Riding out the storm
The sensible thing to do would appear to be to simply try to stick to the current strategy of fixing the balance sheet by keeping the rents coming in, no divi, freeze on capex, belt tightening, fight to service debts as best they can, keep the lenders/bondholders in their box, further sell offs where a necessity, push out debt maturity schedule via refinancing (even if this means higher interest and therefore lower profits over medium term). Credit is still out there and there is a functioning market for its provision (lenders will lend up to 95% LTV in residential, no reason why intu can’t find a lender at LTVs greater than 75% in REIT world). One day arrive at a place where asset values are no longer going down, operational performance remains satisfactory, p&L is positive.

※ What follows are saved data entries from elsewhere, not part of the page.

`config.mk`:
```
export PLATFORM = sky130hd
export DESIGN_NAME = fc_relu_streamer_flat
export DESIGN_NICKNAME = d
export VERILOG_FILES = /design/src/rtl/fc_pkg.sv /design/src/rtl/fc_relu_streamer_if.sv /design/src/rtl/relu16.sv /design/src/rtl/fc_relu_streamer.sv /design/src/flat_wrapper.sv
export SDC_FILE = /design/constraint.sdc
export NUM_CORES = 1
export LEC_CHECK = 0
export ABC_AREA = 1
export BUFFER_PORTS_ARGS = -buffer_cell sky130_fd_sc_hd__buf_2
export CORE_MARGIN = 2
export CORE_UTILIZATION = 40
export CTS_CLUSTER_SIZE = 12
export DETAILED_ROUTE_END_ITERATION = 8
export SKIP_LAST_GASP = 1
export SYNTH_ARGS = -nofsm -noshare
export SYNTH_HDL_FRONTEND = slang
export SYNTH_SLANG_ARGS = --single-unit
```
`constraint.sdc`:
```
create_clock -name clk -period 32.4 [get_ports clk]
set_input_delay 6.48 -clock clk [delete_from_list [all_inputs] [get_ports clk]]
set_output_delay 6.48 -clock clk [all_outputs]
set_load 0.02 [all_outputs]
```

Risk to reward at current SP
If future dividends and SP were to recover to as little as 10% of past levels, a buy at 15p would yield enormous returns of 1000 to 2000% over 15 years. Even stronger recovery, even better return. It may not happen, but I don’t see any reason why this is an unrealistic possibility.
Possibility of a ride to 10p, 5p, 1p seems probable. Such price action doesn’t change fundamentals and could be an unbelievably attractive opportunity.
Of course I may have missed something and have to pay the price of a permanent trip to 0p. Wouldn’t be the first time. Nor would it be my first time if correct and making wealth enhancing long term returns on a rebound.
Shorts
Hats off to the shorters who called out intu’s imprudence some years ago and have profited handsomely. Now I think we’re in an atmosphere of fear and panic, with a daring few shorters hanging on in there and probably abetted by their small army of nasty pieces of work trying to spread fear (some delusional IMHO). The institutional herd has been briskly distancing itself for many months. The knife has been falling so fast that brave long term value investors haven’t yet taken charge at all.